Different Biomechanical Variables Explain Within-Subjects Versus Between-Subjects Variance in Step Length Asymmetry Post-Stroke

• Published in: IEEE transactions on neural systems and rehabilitation engineering Vol. 29; pp. 1188 - 1198
• Main Authors: Sanchez, Natalia, Schweighofer, Nicolas, Finley, James M.
• Format: Journal Article
• Language: English
• Published: New York IEEE 2021; The Institute of Electrical and Electronics Engineers, Inc. (IEEE)

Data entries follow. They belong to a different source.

$ cat src/rtl/adc_decimator_if.sv
// rtl/adc_decimator_if.sv - averaged-word valid/ready readout handshake
interface adc_decimator_if #(
    parameter int RESOLUTION = 8
);
    logic                  avg_valid_o;
    logic                  avg_ready_i;
    logic [RESOLUTION-1:0] avg_data_o;

    // Decimator drives the word, readout stage drives ready
    modport master (output avg_valid_o, output avg_data_o, input avg_ready_i);
    modport slave  (input avg_valid_o, input avg_data_o, output avg_ready_i);
endinterface

$ cat src/rtl/adc_decimator.sv
// rtl/adc_decimator.sv - ADC result capture, boxcar average and output FIFO
module adc_decimator #(
    parameter int RESOLUTION = 8,
    parameter int LOG2_AVG   = 2,
    parameter int FIFO_DEPTH = 4
) (
    input  logic                             clk_i,
    input  logic                             rst_i,
    input  logic                             enable_i,
    input  logic                             adc_rdy_i,
    input  logic [RESOLUTION-1:0]            adc_result_i,
    adc_decimator_if.master                  avg_if,
    output logic [$clog2(FIFO_DEPTH+1)-1:0]  fifo_level_o,
    output logic                             overflow_o,
    input  logic                             clear_ovf_i
);
    localparam int AW = RESOLUTION + LOG2_AVG;
    localparam int CW = (LOG2_AVG > 0) ? LOG2_AVG : 1;
    localparam int PW = $clog2(FIFO_DEPTH);
    localparam int LW = $clog2(FIFO_DEPTH + 1);
    localparam logic [CW-1:0] CNT_LAST = CW'((1 << LOG2_AVG) - 1);
    localparam logic [LW-1:0] LVL_FULL = LW'(FIFO_DEPTH);

    logic                  r_rdy_prev;
    logic [AW-1:0]         r_sum;
    logic [CW-1:0]         r_cnt;
    logic [RESOLUTION-1:0] r_mem [FIFO_DEPTH];
    logic [PW-1:0]         r_wr_ptr;
    logic [PW-1:0]         r_rd_ptr;
    logic [LW-1:0]         r_level;
    logic                  r_ovf;

    logic                  w_cap;
    logic                  w_last;
    logic [AW-1:0]         w_sum_next;
    logic [RESOLUTION-1:0] w_avg;
    logic                  w_push;
    logic                  w_pop;
    logic                  w_accept;
    logic                  w_valid;

    // Rising edge of the ready level; with LOG2_AVG=0 the counter never leaves 0
    assign w_cap      = adc_rdy_i & ~r_rdy_prev & enable_i;
    assign w_last     = (r_cnt == CNT_LAST);
    assign w_sum_next = r_sum + AW'(adc_result_i);
    assign w_avg      = w_sum_next[AW-1:LOG2_AVG];

    assign w_push   = w_cap & w_last;
    assign w_valid  = (r_level != '0);
    assign w_pop    = w_valid & avg_if.avg_ready_i;
    assign w_accept = w_push & ((r_level != LVL_FULL) | w_pop);

    // Outputs decode FIFO state only, so ready never reaches valid/data
    assign avg_if.avg_valid_o = w_valid;
    assign avg_if.avg_data_o  = w_valid ? r_mem[r_rd_ptr] : '0;
    assign fifo_level_o       = r_level;
    assign overflow_o         = r_ovf;

    // Edge detector and window accumulator; disabling drops the partial window
    always_ff @(posedge clk_i) begin
        if (rst_i) begin
            r_rdy_prev <= 1'b1;
            r_sum      <= '0;
            r_cnt      <= '0;
        end else begin
            r_rdy_prev <= adc_rdy_i;
            if (!enable_i) begin
                r_sum <= '0;
                r_cnt <= '0;
            end else if (w_cap) begin
                if (w_last) begin
                    r_sum <= '0;
                    r_cnt <= '0;
                end else begin
                    r_sum <= w_sum_next;
                    r_cnt <= r_cnt + CW'(1);
                end
            end
        end
    end

    // FIFO storage, written at the tail on every accepted push
    always_ff @(posedge clk_i) begin
        if (w_accept) begin
            r_mem[r_wr_ptr] <= w_avg;
        end
    end

    // FIFO pointers and level; push with pop leaves the level unchanged
    always_ff @(posedge clk_i) begin
        if (rst_i) begin
            r_wr_ptr <= '0;
            r_rd_ptr <= '0;
            r_level  <= '0;
        end else begin
            if (w_accept) begin
                r_wr_ptr <= r_wr_ptr + PW'(1);
            end
            if (w_pop) begin
                r_rd_ptr <= r_rd_ptr + PW'(1);
            end
            if (w_accept && !w_pop) begin
                r_level <= r_level + LW'(1);
            end else if (!w_accept && w_pop) begin
                r_level <= r_level - LW'(1);
            end
        end
    end

    // Sticky overflow; a new drop beats a simultaneous clear
    always_ff @(posedge clk_i) begin
        if (rst_i) begin
            r_ovf <= 1'b0;
        end else if (w_push && !w_accept) begin
            r_ovf <= 1'b1;
        end else if (clear_ovf_i) begin
            r_ovf <= 1'b0;
        end
    end
endmodule

$ cat src/flat_wrapper.sv
// flat-port wrapper written by rule: the top's interface ports become plain ports
module adc_decimator_flat 
#(
    parameter int RESOLUTION = 8,
    parameter int LOG2_AVG   = 2,
    parameter int FIFO_DEPTH = 4
)
  (clk_i, rst_i, enable_i, adc_rdy_i, adc_result_i, fifo_level_o, overflow_o, clear_ovf_i, avg_if_avg_valid_o, avg_if_avg_data_o, avg_if_avg_ready_i);
  adc_decimator_if #(.RESOLUTION(RESOLUTION)) avg_if_i ();
  input  logic clk_i;
  input  logic rst_i;
  input  logic enable_i;
  input  logic adc_rdy_i;
  input  logic [RESOLUTION-1:0] adc_result_i;
  output logic [$clog2(FIFO_DEPTH+1)-1:0] fifo_level_o;
  output logic overflow_o;
  input  logic clear_ovf_i;
  output wire logic [$bits(avg_if_i.avg_valid_o)-1:0] avg_if_avg_valid_o;
  output wire logic [$bits(avg_if_i.avg_data_o)-1:0] avg_if_avg_data_o;
  input wire logic [$bits(avg_if_i.avg_ready_i)-1:0] avg_if_avg_ready_i;
  assign avg_if_avg_valid_o = avg_if_i.avg_valid_o;
  assign avg_if_avg_data_o = avg_if_i.avg_data_o;
  assign avg_if_i.avg_ready_i = avg_if_avg_ready_i;
  adc_decimator #(.RESOLUTION(RESOLUTION), .LOG2_AVG(LOG2_AVG), .FIFO_DEPTH(FIFO_DEPTH)) u_core (.clk_i(clk_i), .rst_i(rst_i), .enable_i(enable_i), .adc_rdy_i(adc_rdy_i), .adc_result_i(adc_result_i), .avg_if(avg_if_i), .fifo_level_o(fifo_level_o), .overflow_o(overflow_o), .clear_ovf_i(clear_ovf_i));
endmodule
$ cat config.mk
export PLATFORM = sky130hd
export DESIGN_NAME = adc_decimator_flat
export DESIGN_NICKNAME = d
export VERILOG_FILES = /design/src/rtl/adc_decimator_if.sv /design/src/rtl/adc_decimator.sv /design/src/flat_wrapper.sv
export SDC_FILE = /design/constraint.sdc
export NUM_CORES = 1
export LEC_CHECK = 0
export CORE_MARGIN = 2
export CORE_UTILIZATION = 45
export DETAILED_ROUTE_END_ITERATION = 8
export GPL_ROUTABILITY_DRIVEN = 0
export HOLD_SLACK_MARGIN = 0.15
export PLACE_DENSITY_LB_ADDON = 0.3
export RECOVER_POWER = 25
export SLEW_MARGIN = 10
export SYNTH_ARGS = -nofsm -noshare
export SYNTH_HDL_FRONTEND = slang
export SYNTH_SLANG_ARGS = --single-unit
$ cat constraint.sdc
create_clock -name clk_i -period 2.9 [get_ports clk_i]
set_input_delay 0.29 -clock clk_i [delete_from_list [all_inputs] [get_ports clk_i]]
set_output_delay 0.29 -clock clk_i [all_outputs]
set_load 0.05 [all_outputs]
==> impl_metrics.json <==
{
  "status": "finished clean",
  "yosys_warnings": 0,
  "synthDistinctLibCells": 42,
  "critPathArrivalTime_ns": 2.35,
  "skew_ns": 0.01195,
  "combinationalPowerShare_pct": 36.6,
  "dpl.cell_count": 304,
  "synthCells": 212,
  "clkTransAtPathRegs_ns": 0.10,
  "h-tree-depth": 2,
  "cts_tree": "yes",
  "clock_power_share_pct": 20.4,
  "setup_ws_ns": 0.2621,
  "netlist_area_um2": 2633,
  "synth_top_area_share_pct": 36.50,
  "fin_tns_setup_ns": 0,
  "required_ns": 2.61,
  "layout.cells.non_filler": 312,
  "synth.most_common_cell": "edfxtp_1",
  "drcViolationCount": 0,
  "holdWs_ns": 0.5056,
  "clock.fmax_mhz": 379.1,
  "pwr-share-seq_pct": 43.0,
  "drt_wl_total_um": 4595,
  "grt-ovfl-total": 0,
  "track_usage_pct": 15.28,
  "diodes": 0,
  "synth_top_area_cell": "edfxtp_1",
  "cp_max_fo": 5,
  "cts-hold-fix-buffers": 0,
  "dp_slack_ns": 0.3696,
  "synth_area_leaders": "edfxtp_1, dfxtp_1, mux4_2",
  "rr_startpoint": "u_core.fifo_level_o[0]$_SDFFE_PP0P_",
  "worst_pin_slew_ns": 1.029,
  "ys_ff_latch": 55,
  "path_class": "reg2out",
  "timing_hold_violations_final": 0,
  "grt_pass1_vias": 1569,
  "core-area_um2": 5574,
  "wl_per_cell_um": 14.73,
  "cts_setup_buffers": 0,
  "drive_above_1_share_pct": 9.167,
  "grt_max_degree": 25,
  "drt-initial-drc-count": 98,
  "power_mw": 2.061,
  "clock_latency_ns": 0.31,
  "die_y_um": 80.49,
  "die_width_um": 80.49,
  "dieArea_um2": 6478,
  "power.leakage_nw": 1.084,
  "yosys-top-cells-count": "edfxtp_1, dfxtp_1, nor2_1, ha_1, and2_1",
  "root_buffer": "clkbuf_8",
  "dp_hpwl_um": 3321,
  "start_kind": "flip-flop",
  "swShare_pct": 37.00,
  "cts.repair.resized": 0,
  "hold_path_class": "reg2reg",
  "maxCapViolations": 0,
  "min_period_ns": 2.638,
  "antenna_found_initial": 0,
  "synth_flop_cell": "edfxtp_1",
  "max_slew_margin_pct": 31.40,
  "ys_seq_area_share_pct": 53.99,
  "crit_path_end_kind": "output port",
  "min-delay-start": "u_core.r_sum[6]$_SDFFE_PP0P_",
  "portBuffers": 26,
  "start_util_pct": 47.23,
  "syn2layout_area_growth_pct": 15.97,
  "intPower_mw": 1.298,
  "via_count": 1683,
  "synth_area_per_cell_um2": 12.42,
  "synth_edf_count": 32,
  "clock_sinks": 55,
  "num-nets-final": 269,
  "ant_nets": 0,
  "cts_buffers": 5,
  "fp-row-count": 27,
  "grt_pass1_wl_um": 7389,
  "dr.pass1.iters": 4,
  "clock_path_buffers": 2,
  "slew_violations": 0,
  "ios": 27,
  "setup_violations": 0,
  "power_switching_mw": 0.7626,
  "finalCritPeriodShare_pct": 90.96,
  "power.density_nw_per_um2": 675.1,
  "ir_drop_v": 0.0005250,
  "synthArstFlopShare_pct": 0,
  "via_per_inst": 5.394,
  "rsz0062_at_grt": "false",
  "synth_fp_nets": 242
}
==> power by group through the flow <==
stage	Sequential [mW]	Clock (mW)	Combinational, mW
after global placement	0.905	0	0.751
after CTS	0.889	0.443	0.764
after global routing	0.893	0.472	0.801
after detailed placement	0.907	0	0.763
final	0.887	0.420	0.754
after floorplan	0.949	0	0.484
==> per-stage QoR <==
stage               utilization, %  instance area, um^2
finish                       54.77                 3053
global route                 54.77                 3053
CTS                          54.97                 3064
detailed placement           53.29                 2970
global placement             53.29                 2970
floorplan                        -                 2633
==> registers in the layout, indices dropped and copies added (netlist names), named ones only <==
signal	flops
u_core.fifo_level_o	3
u_core.r_sum	10
u_core.r_rdy_prev	1
u_core.r_rd_ptr	2
u_core.r_cnt	2
u_core.r_wr_ptr	2
u_core.overflow_o	1
u_core.r_mem	32
==> cells by family after synthesis <==
kind of cell,after synthesis,share of synthesized area (%)
XOR/XNOR,12,3.992
AND/OR/NAND/NOR,68,14.21
AO/OA/AOI/OAI,35,9.173
buffers and inverters,15,2.471
multiplexers,11,7.985
flip-flops,55,53.99
adder cells (fa/ha/maj),16,8.175
==> cells in the final DEF, fill, tap and decap left out, types with 5 or more instances in the layout <==
master            n
nand2_1           5
nor3_1            5
o21ai_0           5
clkdlybuf4s50_1  22
and2_1           13
xnor2_1           6
xor2_1            6
dfxtp_1          23
nor2_1           19
nand3_1           5
edfxtp_1         32
mux4_2            8
a21oi_1           9
clkbuf_8          5
ha_1             14
==> worst paths after layout <==
kind / end / slack, ns / depth (start not counted)
setup / recovery: avg_if_avg_data_o[7] / 0.26 / 4
hold / removal: u_core.r_sum[6]$_SDFFE_PP0P_ / 0.51 / 2
setup reg to reg: u_core.fifo_level_o[2]$_SDFFE_PP0P_ / 0.49 / 8
hold reg to reg: u_core.r_sum[6]$_SDFFE_PP0P_ / 0.51 / 2
==> layer usage <==
layer	vias to the layer above	global-route usage, %	share of wire [%]
met4	0	6.102	1.3
li1	843	-	-
met5	-	0	0
met2	48	24.50	47
met3	5	3.034	3.6
met1	787	20.34	48
==> critical path, cell delays in order (launching register included) <==
cell and delay, ns:
dfxtp_1 0.47, buf_4 0.22, mux4_2 0.50, and2_1 0.17, clkdlybuf4s50_1 0.69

• Subjects: Asymmetry; Biomechanics; Biomedical measurement; Braking; Dimensionality reduction; Force; Gait; Least squares method; Legged locomotion; Medical treatment; Particle measurements; Propulsion; regression; step length asymmetry; Stroke; Variance; Vertical forces; Within-subjects design
• ISSN: 1534-4320; 1558-0210; 1558-0210
• DOI: 10.1109/TNSRE.2021.3090324

Step length asymmetry (SLA) is common in most stroke survivors. Several studies have shown that factors such as paretic propulsion can explain between-subjects differences in SLA. However, whether the factors that account for between-subjects variance in SLA are consistent with those that account for within-subjects, stride-by-stride variance in SLA has not been determined. SLA direction is heterogeneous, and different impairments likely contribute to differences in SLA direction. Here, we identified common predictors between-subjects that explain within-subjects variance in SLA using sparse partial least squares regression (sPLSR). We determined whether the SLA predictors differ based on SLA direction and whether predictors obtained from within-subjects analyses were the same as those obtained from between-subjects analyses. We found that for parti-cipants who walked with longer paretic steps paretic double support time, braking impulse, peak vertical ground reaction force, and peak plantarflexion moment explained 59% of the within-subjects variance in SLA. However the within-subjects variance accounted for by each individual predictor was less than 10%. Peak paretic plantarflexion moment accounted for 4% of the within-subjects variance and 42% of the between-subjects variance in SLA. In participants who walked with shorter paretic steps, paretic and non-paretic braking impulse explained 18% of the within-subjects variance in SLA. Conversely, paretic braking impulse explained 68% of the between-subjects variance in SLA, but the association between SLA and paretic braking impulse was in the opposite direction for within-subjects vs. between-subjects analyses. Thus, the relationships that explain between-subjects variance might not account for within-subjects stride-by-stride variance in SLA.